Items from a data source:
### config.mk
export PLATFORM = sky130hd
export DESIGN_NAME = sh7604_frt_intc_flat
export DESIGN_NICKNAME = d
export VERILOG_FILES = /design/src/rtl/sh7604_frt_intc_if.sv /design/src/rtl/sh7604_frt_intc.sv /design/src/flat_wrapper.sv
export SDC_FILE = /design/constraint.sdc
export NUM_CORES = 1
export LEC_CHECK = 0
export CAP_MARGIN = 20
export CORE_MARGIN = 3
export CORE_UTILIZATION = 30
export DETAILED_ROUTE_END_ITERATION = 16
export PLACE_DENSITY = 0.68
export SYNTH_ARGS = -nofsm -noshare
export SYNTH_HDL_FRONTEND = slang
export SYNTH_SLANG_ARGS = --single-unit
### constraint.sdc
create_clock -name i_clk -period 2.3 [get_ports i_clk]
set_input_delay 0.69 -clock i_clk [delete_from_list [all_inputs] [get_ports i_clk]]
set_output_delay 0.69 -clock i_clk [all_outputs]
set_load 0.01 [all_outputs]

Exercise objective -
Send back all of the entries exactly, with nothing missing.

Answer -
### config.mk
export PLATFORM = sky130hd
export DESIGN_NAME = sh7604_frt_intc_flat
export DESIGN_NICKNAME = d
export VERILOG_FILES = /design/src/rtl/sh7604_frt_intc_if.sv /design/src/rtl/sh7604_frt_intc.sv /design/src/flat_wrapper.sv
export SDC_FILE = /design/constraint.sdc
export NUM_CORES = 1
export LEC_CHECK = 0
export CAP_MARGIN = 20
export CORE_MARGIN = 3
export CORE_UTILIZATION = 30
export DETAILED_ROUTE_END_ITERATION = 16
export PLACE_DENSITY = 0.68
export SYNTH_ARGS = -nofsm -noshare
export SYNTH_HDL_FRONTEND = slang
export SYNTH_SLANG_ARGS = --single-unit
### constraint.sdc
create_clock -name i_clk -period 2.3 [get_ports i_clk]
set_input_delay 0.69 -clock i_clk [delete_from_list [all_inputs] [get_ports i_clk]]
set_output_delay 0.69 -clock i_clk [all_outputs]
set_load 0.01 [all_outputs]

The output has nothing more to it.